Cell death induced by cisplatin was studied in Chinese hamster ovary cell lines, one proficient and the other deficient (100-fold sensitive) in DNA excision repair. Previous experiments demonstrated that cells progressed to and arrested in the G2 phase of the cell cycle before dying. DNA double-strand breaks were detected following G2 arrest and prior to loss of membrane integrity. These DNA breaks have been studied in more detail. DNA fragments were observed consisting of multimers of approximately 180 base pairs. These fragments are consistent with internucleosomal cleavage of chromatin by an endonuclease. At LC90 concentrations, DNA digestion began 48 hr cisplatin treatment followed by loss of membrane integrity and cell shrinkage 24 hr later. High concentrations of cisplatin (170 logs of kill) induced DNA digestion 12 hr after drug treatment but loss of membrane integrity occurred 12 hr later.
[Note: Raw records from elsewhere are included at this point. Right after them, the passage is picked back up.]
Background: an optimization exercise with open tools, aiming at small area, a short achievable clock period and few clock cycles per item. Do not read the settings as production practice.
Only simulation tests tie the RTL to the original design; equivalence was not proved.

### flow/run.sh
#!/bin/bash
# synth_recipe.tcl (not shown) runs the flow's synth.tcl, then flattens the netlist and writes it again
# the make line also repeats each setting of config.mk as NAME=value (left out here)
make -C /OpenROAD-flow-scripts/flow DESIGN_CONFIG=/design/flow/config.mk WORK_HOME=/design/flow/orfs CLKGATE_MAP_FILE= SYNTH_SCRIPT=/design/flow/synth_recipe.tcl finish
### flow/config.mk
export PLATFORM = sky130hd
export DESIGN_NAME = ce_aes
export DESIGN_NICKNAME = ce_aes
export VERILOG_FILES = /design/flow/design.v
export SDC_FILE = /design/flow/constraint.sdc
export NUM_CORES = 4
export LEC_CHECK = 0
export ABC_CLOCK_PERIOD_IN_PS = 4000
export CAP_MARGIN = 20
export CORE_MARGIN = 2
export CORE_UTILIZATION = 50
export GPL_ROUTABILITY_DRIVEN = 1
export GPL_TIMING_DRIVEN = 1
export PLACE_DENSITY = 0.65
export SETUP_SLACK_MARGIN = 5
export SLEW_MARGIN = 20
export SYNTH_HIERARCHICAL = 1
export SYNTH_MINIMUM_KEEP_SIZE = 0
### flow/constraint.sdc
create_clock -name core_clock -period 10.0 [get_ports {clk}]
set_input_delay 2.0000 -clock core_clock [delete_from_list [all_inputs] [get_ports {clk}]]
set_output_delay 2.0000 -clock core_clock [all_outputs]
set_load 0.01 [all_outputs]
Both cell death and DNA fragmentation were inhibited by cycloheximide, suggesting the requirement for new protein synthesis. Cells incubated with many other agents demonstrated the same characteristic pattern of DNA degradation. At 90% lethal conditions, DNA digestion was induced within 30 min by hyperthermia, 18 hr by methotrexate, and 48-72 hr by all other agents tested. DNA digestion always preceded loss of membrane integrity and cell shrinkage. These observations are consistent with cell death occurring by the process of apoptosis, or prorammed cell death, and demonstrate the importance of DNA digestion as an early and presumably essential step in cell death. The results suggest that, irrespective of the primary site of action of a drug, cell death by most pharmacologic agents is mediated by activation of the signal transduction pathway for apoptosis. The results also suggest two signal pathways for apoptosis, one directly associated with drug action and a second that requires cell cycle-related events.